── Dataset content

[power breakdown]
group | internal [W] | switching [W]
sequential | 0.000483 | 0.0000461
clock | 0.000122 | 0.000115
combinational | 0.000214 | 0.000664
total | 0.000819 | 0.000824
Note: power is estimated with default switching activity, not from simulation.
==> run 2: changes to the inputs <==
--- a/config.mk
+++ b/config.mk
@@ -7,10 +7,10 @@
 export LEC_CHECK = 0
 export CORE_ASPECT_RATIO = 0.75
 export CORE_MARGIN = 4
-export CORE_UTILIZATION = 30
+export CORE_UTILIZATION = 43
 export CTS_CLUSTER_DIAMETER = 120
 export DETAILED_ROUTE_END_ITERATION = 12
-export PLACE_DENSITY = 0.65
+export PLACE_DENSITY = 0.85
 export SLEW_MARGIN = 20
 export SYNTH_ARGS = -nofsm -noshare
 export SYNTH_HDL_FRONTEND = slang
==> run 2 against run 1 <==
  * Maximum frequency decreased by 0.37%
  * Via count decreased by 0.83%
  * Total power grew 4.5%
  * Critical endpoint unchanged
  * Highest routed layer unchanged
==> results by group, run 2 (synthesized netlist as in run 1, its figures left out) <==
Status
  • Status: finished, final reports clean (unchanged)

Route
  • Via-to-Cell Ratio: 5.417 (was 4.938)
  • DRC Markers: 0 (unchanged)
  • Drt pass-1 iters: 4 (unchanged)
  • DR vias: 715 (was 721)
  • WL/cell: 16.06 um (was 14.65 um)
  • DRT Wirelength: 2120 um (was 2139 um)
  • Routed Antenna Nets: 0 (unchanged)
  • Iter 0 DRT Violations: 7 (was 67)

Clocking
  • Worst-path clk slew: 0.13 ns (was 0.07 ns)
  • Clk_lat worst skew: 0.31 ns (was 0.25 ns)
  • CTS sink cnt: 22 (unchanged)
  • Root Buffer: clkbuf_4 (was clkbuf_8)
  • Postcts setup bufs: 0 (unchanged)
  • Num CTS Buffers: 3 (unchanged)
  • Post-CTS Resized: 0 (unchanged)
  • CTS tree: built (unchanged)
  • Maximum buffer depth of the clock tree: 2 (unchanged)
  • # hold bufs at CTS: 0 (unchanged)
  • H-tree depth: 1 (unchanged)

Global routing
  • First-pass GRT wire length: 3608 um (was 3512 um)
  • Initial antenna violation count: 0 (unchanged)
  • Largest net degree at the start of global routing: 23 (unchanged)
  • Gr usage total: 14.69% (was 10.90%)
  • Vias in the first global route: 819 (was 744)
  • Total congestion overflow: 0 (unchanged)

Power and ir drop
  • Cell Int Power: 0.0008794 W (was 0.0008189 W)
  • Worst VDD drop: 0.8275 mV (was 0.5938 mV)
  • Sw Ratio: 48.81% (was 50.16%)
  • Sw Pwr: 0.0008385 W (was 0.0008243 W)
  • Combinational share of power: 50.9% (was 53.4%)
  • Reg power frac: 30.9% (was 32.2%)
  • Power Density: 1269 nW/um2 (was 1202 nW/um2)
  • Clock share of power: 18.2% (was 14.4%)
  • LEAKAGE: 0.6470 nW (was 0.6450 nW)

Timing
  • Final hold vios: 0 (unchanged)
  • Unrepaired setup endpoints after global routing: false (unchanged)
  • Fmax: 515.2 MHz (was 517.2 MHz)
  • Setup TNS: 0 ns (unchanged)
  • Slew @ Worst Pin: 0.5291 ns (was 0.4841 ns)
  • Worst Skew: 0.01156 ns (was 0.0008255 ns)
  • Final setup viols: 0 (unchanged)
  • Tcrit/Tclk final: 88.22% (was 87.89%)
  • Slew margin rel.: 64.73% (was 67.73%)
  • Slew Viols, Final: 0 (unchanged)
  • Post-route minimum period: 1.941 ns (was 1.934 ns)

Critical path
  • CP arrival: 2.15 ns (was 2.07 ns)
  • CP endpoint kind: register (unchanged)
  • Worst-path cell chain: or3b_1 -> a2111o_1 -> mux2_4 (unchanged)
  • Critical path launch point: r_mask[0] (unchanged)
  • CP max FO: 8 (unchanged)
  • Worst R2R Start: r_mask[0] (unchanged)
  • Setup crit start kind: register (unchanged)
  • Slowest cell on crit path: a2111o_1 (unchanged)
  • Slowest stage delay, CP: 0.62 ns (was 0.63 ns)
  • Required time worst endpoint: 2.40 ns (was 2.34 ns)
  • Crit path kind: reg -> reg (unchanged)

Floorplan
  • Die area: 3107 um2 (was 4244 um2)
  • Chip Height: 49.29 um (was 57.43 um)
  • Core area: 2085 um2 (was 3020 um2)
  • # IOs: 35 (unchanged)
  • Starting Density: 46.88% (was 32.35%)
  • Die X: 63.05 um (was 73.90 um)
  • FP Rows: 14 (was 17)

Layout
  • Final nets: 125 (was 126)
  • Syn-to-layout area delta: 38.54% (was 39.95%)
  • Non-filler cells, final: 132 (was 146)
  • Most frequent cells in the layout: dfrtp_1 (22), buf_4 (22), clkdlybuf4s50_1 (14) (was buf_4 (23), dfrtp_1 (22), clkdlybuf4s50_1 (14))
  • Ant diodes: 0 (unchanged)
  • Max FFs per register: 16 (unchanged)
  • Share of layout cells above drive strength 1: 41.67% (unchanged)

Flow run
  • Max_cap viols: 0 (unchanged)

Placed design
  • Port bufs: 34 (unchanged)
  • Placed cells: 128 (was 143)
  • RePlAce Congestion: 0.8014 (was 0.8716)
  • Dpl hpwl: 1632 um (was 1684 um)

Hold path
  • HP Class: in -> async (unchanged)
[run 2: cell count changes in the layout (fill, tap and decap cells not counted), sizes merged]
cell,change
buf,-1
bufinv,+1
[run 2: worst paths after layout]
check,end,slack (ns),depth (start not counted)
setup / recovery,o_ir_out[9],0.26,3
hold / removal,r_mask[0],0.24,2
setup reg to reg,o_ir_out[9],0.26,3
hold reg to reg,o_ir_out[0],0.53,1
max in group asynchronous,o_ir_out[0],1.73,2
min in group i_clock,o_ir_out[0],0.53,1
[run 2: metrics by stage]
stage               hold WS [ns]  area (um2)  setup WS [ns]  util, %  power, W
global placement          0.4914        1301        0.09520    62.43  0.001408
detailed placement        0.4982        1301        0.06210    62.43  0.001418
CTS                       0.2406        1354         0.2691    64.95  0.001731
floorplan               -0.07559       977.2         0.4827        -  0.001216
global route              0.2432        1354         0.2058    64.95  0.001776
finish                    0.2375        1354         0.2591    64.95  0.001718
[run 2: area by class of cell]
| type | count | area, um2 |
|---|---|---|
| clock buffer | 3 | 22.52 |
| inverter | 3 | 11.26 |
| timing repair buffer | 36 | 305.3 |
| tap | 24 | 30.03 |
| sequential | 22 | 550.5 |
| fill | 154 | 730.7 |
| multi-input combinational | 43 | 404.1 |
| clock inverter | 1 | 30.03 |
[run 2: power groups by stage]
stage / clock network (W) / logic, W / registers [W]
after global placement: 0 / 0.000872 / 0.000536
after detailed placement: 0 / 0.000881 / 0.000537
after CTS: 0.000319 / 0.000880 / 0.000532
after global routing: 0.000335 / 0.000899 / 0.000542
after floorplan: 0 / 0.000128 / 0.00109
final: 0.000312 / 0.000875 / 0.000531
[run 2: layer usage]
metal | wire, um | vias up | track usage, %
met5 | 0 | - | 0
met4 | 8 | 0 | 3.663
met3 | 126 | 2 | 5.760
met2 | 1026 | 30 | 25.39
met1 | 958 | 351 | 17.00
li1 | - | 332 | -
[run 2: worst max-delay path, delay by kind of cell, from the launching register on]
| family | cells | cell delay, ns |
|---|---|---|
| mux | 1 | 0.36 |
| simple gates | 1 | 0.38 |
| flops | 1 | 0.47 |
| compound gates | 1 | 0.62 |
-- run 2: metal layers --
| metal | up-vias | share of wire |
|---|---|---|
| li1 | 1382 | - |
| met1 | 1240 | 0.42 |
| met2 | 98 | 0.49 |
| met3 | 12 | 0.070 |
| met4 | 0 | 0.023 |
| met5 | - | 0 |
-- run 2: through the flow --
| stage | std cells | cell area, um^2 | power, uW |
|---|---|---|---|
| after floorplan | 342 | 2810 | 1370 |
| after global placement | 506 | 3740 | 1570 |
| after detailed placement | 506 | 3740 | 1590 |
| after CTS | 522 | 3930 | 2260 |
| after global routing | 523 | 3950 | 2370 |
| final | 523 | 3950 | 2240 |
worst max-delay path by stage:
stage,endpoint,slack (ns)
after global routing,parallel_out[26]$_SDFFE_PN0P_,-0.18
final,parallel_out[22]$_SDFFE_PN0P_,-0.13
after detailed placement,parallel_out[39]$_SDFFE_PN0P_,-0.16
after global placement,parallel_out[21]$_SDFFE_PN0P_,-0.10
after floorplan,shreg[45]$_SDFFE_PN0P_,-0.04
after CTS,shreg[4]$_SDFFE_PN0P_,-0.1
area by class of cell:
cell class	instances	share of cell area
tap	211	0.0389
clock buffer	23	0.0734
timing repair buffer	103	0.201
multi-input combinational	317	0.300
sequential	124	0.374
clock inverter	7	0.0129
$ cat config.mk
export PLATFORM = sky130hd
export DESIGN_NAME = hazard_ctrl
export DESIGN_NICKNAME = d
export VERILOG_FILES = /design/src/rtl/hazard_ctrl.sv
export SDC_FILE = /design/constraint.sdc
export NUM_CORES = 1
export LEC_CHECK = 0
export CORE_UTILIZATION = 27
export DETAILED_ROUTE_END_ITERATION = 12
export PLACE_DENSITY = 0.75
export REMOVE_ABC_BUFFERS = 1
export SYNTH_ARGS = -nofsm -noshare
export SYNTH_HDL_FRONTEND = slang
export SYNTH_SLANG_ARGS = --single-unit
$ cat constraint.sdc
create_clock -name clk -period 1.1 [get_ports clk]
set_clock_uncertainty 0.05 [all_clocks]
set_input_delay 0.22 -clock clk [delete_from_list [all_inputs] [get_ports clk]]
set_output_delay 0.22 -clock clk [all_outputs]
set_load 0.05 [all_outputs]
$ cat src/rtl/hazard_ctrl.sv
// ---------------------------------------------------------------------------
// hazard_ctrl -- pipeline hazard controller for the 5-stage (F/D/E/M/WB) core.
//
// Purpose:
//   * E-stage operand forwarding from M (priority) and WB.
//   * Load-use stall detection.
//   * Branch / PC-write flushes.
//   * Multicycle-execute sequencer: once a multicycle op starts in E, F/D/E
//     are frozen for MUL_LAT-1 further cycles while M receives bubbles.
//
// Parameters:
//   REG_AW  register address width
//   MUL_LAT total E-stage cycles of a multicycle op (>= 1)
//   CNT_W   width of the optional performance counters
//
// Ports:
//   clk, reset                       clock, synchronous active-high reset
//   ra1D, ra2D                       source registers in D
//   ra1E, ra2E                       source registers in E
//   wa3E, wa3M, wa3WB                destination registers in E/M/WB
//   RegWriteM, RegWriteWB            destination write enables in M/WB
//   MemtoRegE                        E holds a load
//   PCSrcD/E/M/WB                    PC-writing instruction in that stage
//   BranchTakenE                     branch resolved taken in E
//   MulStartE                        first cycle of a multicycle op in E
//   forwardaE, forwardbE             00 regfile, 01 WB result, 10 M result
//   StallF/D/E                       hold stage register
//   FlushD/E/M                       clear stage register to a bubble
//   busy                             multicycle sequencer active
//   stall_cnt, flush_cnt             perf counters (HAZARD_PERF_CNT_EN only)
//
// Optional feature macro: HAZARD_PERF_CNT_EN (adds saturating counters).
//
// Stall and flush may both be asserted for the same stage register; the
// stage register is expected to give the clear priority over the hold.
// ---------------------------------------------------------------------------
module hazard_ctrl #(
  parameter int REG_AW  = 4,
  parameter int MUL_LAT = 3,
  parameter int CNT_W   = 16
) (
  input  logic              clk,
  input  logic              reset,
  input  logic [REG_AW-1:0] ra1D,
  input  logic [REG_AW-1:0] ra2D,
  input  logic [REG_AW-1:0] ra1E,
  input  logic [REG_AW-1:0] ra2E,
  input  logic [REG_AW-1:0] wa3E,
  input  logic [REG_AW-1:0] wa3M,
  input  logic [REG_AW-1:0] wa3WB,
  input  logic              RegWriteM,
  input  logic              RegWriteWB,
  input  logic              MemtoRegE,
  input  logic              PCSrcD,
  input  logic              PCSrcE,
  input  logic              PCSrcM,
  input  logic              PCSrcWB,
  input  logic              BranchTakenE,
  input  logic              MulStartE,
  output logic [1:0]        forwardaE,
  output logic [1:0]        forwardbE,
  output logic              StallF,
  output logic              StallD,
  output logic              StallE,
  output logic              FlushD,
  output logic              FlushE,
  output logic              FlushM,
  output logic              busy
`ifdef HAZARD_PERF_CNT_EN
  ,
  output logic [CNT_W-1:0]  stall_cnt,
  output logic [CNT_W-1:0]  flush_cnt
`endif
);

  // Elaboration-time parameter sanity check.
  generate
    if (MUL_LAT < 1 || CNT_W < 1) begin : g_bad_param
      $error("hazard_ctrl: MUL_LAT and CNT_W must both be >= 1");
    end
  endgenerate

  localparam int CW = $clog2(MUL_LAT) + 1;
  localparam logic [CW-1:0] CNT_LOAD = CW'(MUL_LAT - 1);
  localparam logic [CW-1:0] CNT_ONE  = CW'(1);
  // Single-cycle configuration: the sequencer can never be entered.
  localparam logic MULTI_EN = (MUL_LAT > 1);

  typedef enum logic {S_IDLE, S_BUSY} state_e;

  state_e          state_q, state_d;
  logic [CW-1:0]   cnt_q, cnt_d;

  // Forwarding: M stage holds the younger result, so it wins over WB.
  function automatic logic [1:0] fwd_sel(input logic [REG_AW-1:0] ra);
    if (RegWriteM && (ra == wa3M))        return 2'b10;
    else if (RegWriteWB && (ra == wa3WB)) return 2'b01;
    else                                  return 2'b00;
  endfunction

  assign forwardaE = fwd_sel(ra1E);
  assign forwardbE = fwd_sel(ra2E);

  logic ldr_stall;
  logic pc_wr_pending;

  assign ldr_stall     = MemtoRegE && ((ra1D == wa3E) || (ra2D == wa3E));
  assign pc_wr_pending = PCSrcD || PCSrcE || PCSrcM;

  always_ff @(posedge clk) begin
    if (reset) begin
      state_q <= S_IDLE;
      cnt_q   <= '0;
    end else begin
      state_q <= state_d;
      cnt_q   <= cnt_d;
    end
  end

  always_comb begin
    state_d = state_q;
    cnt_d   = cnt_q;
    StallF  = 1'b0;
    StallD  = 1'b0;
    StallE  = 1'b0;
    FlushD  = 1'b0;
    FlushE  = 1'b0;
    FlushM  = 1'b0;
    busy    = 1'b0;
    case (state_q)
      S_IDLE: begin
        StallF = ldr_stall || pc_wr_pending;
        StallD = ldr_stall;
        FlushD = pc_wr_pending || PCSrcWB || BranchTakenE;
        FlushE = ldr_stall || BranchTakenE;
        // A taken branch kills the op in E, so it must not start the sequencer.
        if (MulStartE && !BranchTakenE && MULTI_EN) begin
          state_d = S_BUSY;
          cnt_d   = CNT_LOAD;
        end
      end
      S_BUSY: begin
        // E holds the multicycle op; everything upstream freezes and M
        // gets a bubble every held cycle. Only a retiring PC write in WB
        // may still squash D.
        busy   = 1'b1;
        StallF = 1'b1;
        StallD = 1'b1;
        StallE = 1'b1;
        FlushM = 1'b1;
        FlushD = PCSrcWB;
        if (cnt_q == CNT_ONE) begin
          state_d = S_IDLE;
          cnt_d   = '0;
        end else begin
          cnt_d = cnt_q - CNT_ONE;
        end
      end
      default: begin
        state_d = S_IDLE;
        cnt_d   = '0;
      end
    endcase
  end

`ifdef HAZARD_PERF_CNT_EN
  logic [CNT_W-1:0] stall_cnt_q;
  logic [CNT_W-1:0] flush_cnt_q;

  // Both counters saturate rather than wrap.
  always_ff @(posedge clk) begin
    if (reset) begin
      stall_cnt_q <= '0;
      flush_cnt_q <= '0;
    end else begin
      if (StallF && (stall_cnt_q != '1))
        stall_cnt_q <= stall_cnt_q + 1'b1;
      if ((FlushD || FlushE || FlushM) && (flush_cnt_q != '1))
        flush_cnt_q <= flush_cnt_q + 1'b1;
    end
  end

  assign stall_cnt = stall_cnt_q;
  assign flush_cnt = flush_cnt_q;
`endif

endmodule

==> impl_summary.md <==
STA
The worst path setup slack after routing is -0.497 ns. Measured against its own limit, the worst slew margin works out to 0.756. Across all hold checks on the routed design, the worst slack comes to 0.499 ns. The time the worst path needs with I/O delays and setup is approximately 1.6 ns. The final max-slew violation count was 0. Dividing the final minimum period by the clock period gives 1.45. Setup repair after global routing could not meet its margin everywhere. Setup violations remaining at the end of the flow were counted as 13.

The transition time at the pin with the least slew margin is ~0.36 ns. Timing would allow up to roughly 630 MHz. The final hold violation count was 0.

GRT
The first global-routing pass estimated about 3.7 mm of wire. The all-layer global routing usage is 0.253. The number of global-route vias before repair was approximately 800. The total global routing overflow is 0. The maximum number of pins on one net before global-route repair is 9. The initial antenna violation count is 0.

Yosys
Counting every instance in the synthesized netlist gives 72. The average footprint of a synthesized cell is approximately 7.5 um2. Yosys mapped a number of flops with a built-in enable equal to 0. The predominant post-synthesis flop cell is dfxtp_1.

After synthesis, the cell types taking the most area are xor2_1 29%, dfxtp_1 15%, nor4_1 5.8%. The largest total area in the synthesized netlist belongs to xor2_1. The share of synthesized area in the top cell type comes to 0.292. The share of synthesized flip-flops with an asynchronous set or reset is 0.

The share of the Yosys chip area taken by registers is 0.148. The mapped netlist covers roughly 540 um2. Synthesis inferred 4 register bits.

The number of different library cells used by synthesis comes to 25. The number of synthesis warnings is 0. By count the netlist is led by 18 x xor2_1, 8 x inv_1, 5 x nor4_1. Among all cell types in the netlist, the one instantiated most often is xor2_1.

Route
Using the TritonRoute via totals, the vias-per-cell ratio works out to approximately 5.1. The detailed route wirelength on metal3 is around 55 um. The total iterations of the first detailed-routing run is 4.

After detailed routing, the average wire length per cell comes to approximately 19 um. After detailed routing, the wire length on met1 is roughly 1 mm. Across all layers, the routed design uses ~810 vias. Once detail routing completed, the nets flagged for antenna violations numbered 0.

For this run, design rule violations remaining after detail routing come to 0. For this block, the initial DRC count from the detailed router was 6. Summed over all nets, wire length on met2 after detailed routing comes to about 1.8 mm. The wire length reported by the detailed router is roughly 3 mm.

The highest metal layer with signal wires is met4.

Cells and area
The filler cell count in the final layout is 97. In the final layout, the share of cells above drive strength 1 is 0.699. The area of all placed cells without fillers is 0.00148 mm2. The repair_antennas step left the layout with diodes totalling 0. Compared with the post-synthesis result, the final layout area differs by 174%. After the flow finishes, the layout carries non-filler instances totaling 161. Summing all flip-flop and latch instances after layout gives between 80 and 90 um2.

The area of the multi-input gates is between 600 and 700 um2. In the final design database the tool counted approximately 180 nets.

Critical path
The arrival time reported for the critical path endpoint is 1.33 ns. The nature of the critical path startpoint is an input pin. STA classifies the critical path endpoint as an output pin. Traced cell by cell, the critical path runs through buf_8, xor2_4, nor4_4, o21ai_2, buf_6, nand2b_4, buf_12.

The number of buffers and inverters on the critical path is 3. The category of the most critical setup path is input pin to output pin. At the worst endpoint, the required time is between 0.8 and 0.9 ns.

The cell at the slowest stage of the critical path is nor4_4. Broken down by cell family, the worst path's largest delay share belongs to simple AND/OR/NAND/NOR gates. The largest incremental delay on the critical path is around 0.34 ns. The maximum fanout encountered on the critical timing path is 2.

Floorplanning
The die is between 40 and 50 um wide. In this run the standard cell core region covers 0.00180 mm2. The initial standard-cell utilization of the core is 0.300.

The die height is approximately 47 um. Pin placement for this block handled 50 I/O pins. The die covers approximately 0.0022 mm2. The number of placement rows is 15.

Pwr
The worst-case vdd ir drop is roughly 0.57 mV. The cell leakage power is around 0.64 nW. Power spread over the standard cell area amounts to 712 mW/mm2.

The completed layout was analyzed and its total power is roughly 1.1 mW.

Place
Including well taps, the total number of placed cells is roughly 150. The congestion estimate from routability-driven global placement came to ~0.83. Once detailed placement completed, the half-perimeter wirelength came to around 1.8 mm.

The count of input and output buffers is 49. The placed instances occupy a cell area of approximately 0.0012 mm2.

Clock tree
Clock-pin slew was measured on the worst setup and hold paths at ~0.050 ns. The clock tree from TritonCTS is done. The number of H-tree branching levels is 1. The insertion delay of the later-clocked pin in the worst-skew pair is between 0.2 and 0.3 ns. The number of clock buffers inserted by TritonCTS is 3.

The total of hold buffers inserted after clock tree synthesis is 0. The clock tree buffer depth is 2. The sink count of the clock tree is 4. In this run the clock root is driven by a clkbuf_4.

Run status
The run finished, with violations left. The final reports fail on setup timing.

Run
The tool flagged a number of max-cap violations equal to 0.

Hold path
In this run the worst hold path is classified as flip-flop to flip-flop.
[cell usage in the layout (no fill, tap or decap), drive strengths merged]
| master | synthesis | routed |
|---|---|---|
| ha | 2 | 2 |
| a222oi | 1 | 1 |
| nand2 | 2 | 2 |
| clkdlybuf4s15 | 0 | 6 |
| dfxtp | 4 | 4 |
| nand3 | 2 | 2 |
| xnor2 | 3 | 3 |
| inv | 8 | 8 |
| clkbuf | 0 | 6 |
| nor2 | 4 | 4 |
| a21oi | 3 | 3 |
| nor2b | 2 | 2 |
| o21ai | 3 | 3 |
| dlygate4sd2 | 0 | 3 |
| nand4 | 1 | 1 |
| o21bai | 1 | 1 |
| buf | 3 | 47 |
| clkdlybuf4s50 | 0 | 5 |
| nand2b | 1 | 1 |
| a21o | 1 | 1 |
| o22ai | 1 | 1 |
| nor3 | 4 | 4 |
| nor4 | 5 | 5 |
| xor2 | 18 | 18 |
| nor4b | 1 | 1 |
| a211oi | 1 | 1 |
| a311oi | 1 | 1 |
[final timing paths]
kind	start	end	slack, ns	depth (start not counted)
setup / recovery	ra2D[1]	StallD	-0.50	7
hold / removal	cnt_q[2]	cnt_q[2]	0.50	2
setup reg to reg	cnt_q[1]	state_q	-0.04	4
hold reg to reg	cnt_q[2]	cnt_q[2]	0.50	2
[routing by layer]
metal / vias to the layer above / global-route usage
li1: 365 / -
met1: 415 / 0.257
met2: 19 / 0.497
met3: 15 / 0.0538
met4: 0 / 0.0914
met5: - / 0
[kinds of logic after synthesis]
kind of cell / Yosys count / synth area share
AOI/OAI and AO/OA: 12 / 0.144
and+or+nand+nor: 22 / 0.229
adders and majority gates: 2 / 0.0463
xor gates and xnor gates: 21 / 0.340
DFF: 4 / 0.148
buffers and inverters: 11 / 0.0926
[sequential cells by signal, indices dropped and copies added (netlist names)]
signal	count
cnt_q	3
state_q	1
[timing repair]
item                       4_1_cts  5_1_grt
hold endpoints to repair         0        0
resized for setup              151       26
setup endpoints to repair       15       15
buffers inserted                 4        1
pin swaps                       26       12
[worst reg2reg max path: cells and delay by family (launching register included)]
kind	cells	cell delay [ns]
AOI/OAI and AO/OA	1	0.30
buffers and inverters	2	0.19
adders and majority gates	1	0.17
DFF	1	0.33
[metrics by stage]
step                      TNS [ns]  setup slack, ns  utilization
after floorplan             -14.65            -1.84            -
after global placement       -6.85           -0.815        0.672
after detailed placement     -7.37           -0.902        0.672
after CTS                    -3.34           -0.454        0.788
after global routing         -4.13           -0.520        0.822
final                        -3.69           -0.497        0.822
[where the power goes]
group,internal (mW),switching (mW)
clock,0.123,0.0820
combinational,0.344,0.336
sequential,0.160,0.00957
[area by class of cell]
| class | count | area share |
|---|---|---|
| clock buffer | 3 | 0.0152 |
| inverter | 8 | 0.0220 |
| multi-input combinational | 57 | 0.429 |
| sequential | 4 | 0.0566 |
| tap | 25 | 0.0211 |
| timing repair buffer | 64 | 0.456 |
(Power assumes the default switching activity.)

────

**Task prompt:** The required output is the stretch of entries above from the line containing "128 (was 143)" through the line containing "[run 2: worst paths after layout]", reproduced exactly.

**Task output:**
  • Placed cells: 128 (was 143)
  • RePlAce Congestion: 0.8014 (was 0.8716)
  • Dpl hpwl: 1632 um (was 1684 um)

Hold path
  • HP Class: in -> async (unchanged)
[run 2: cell count changes in the layout (fill, tap and decap cells not counted), sizes merged]
cell,change
buf,-1
bufinv,+1
[run 2: worst paths after layout]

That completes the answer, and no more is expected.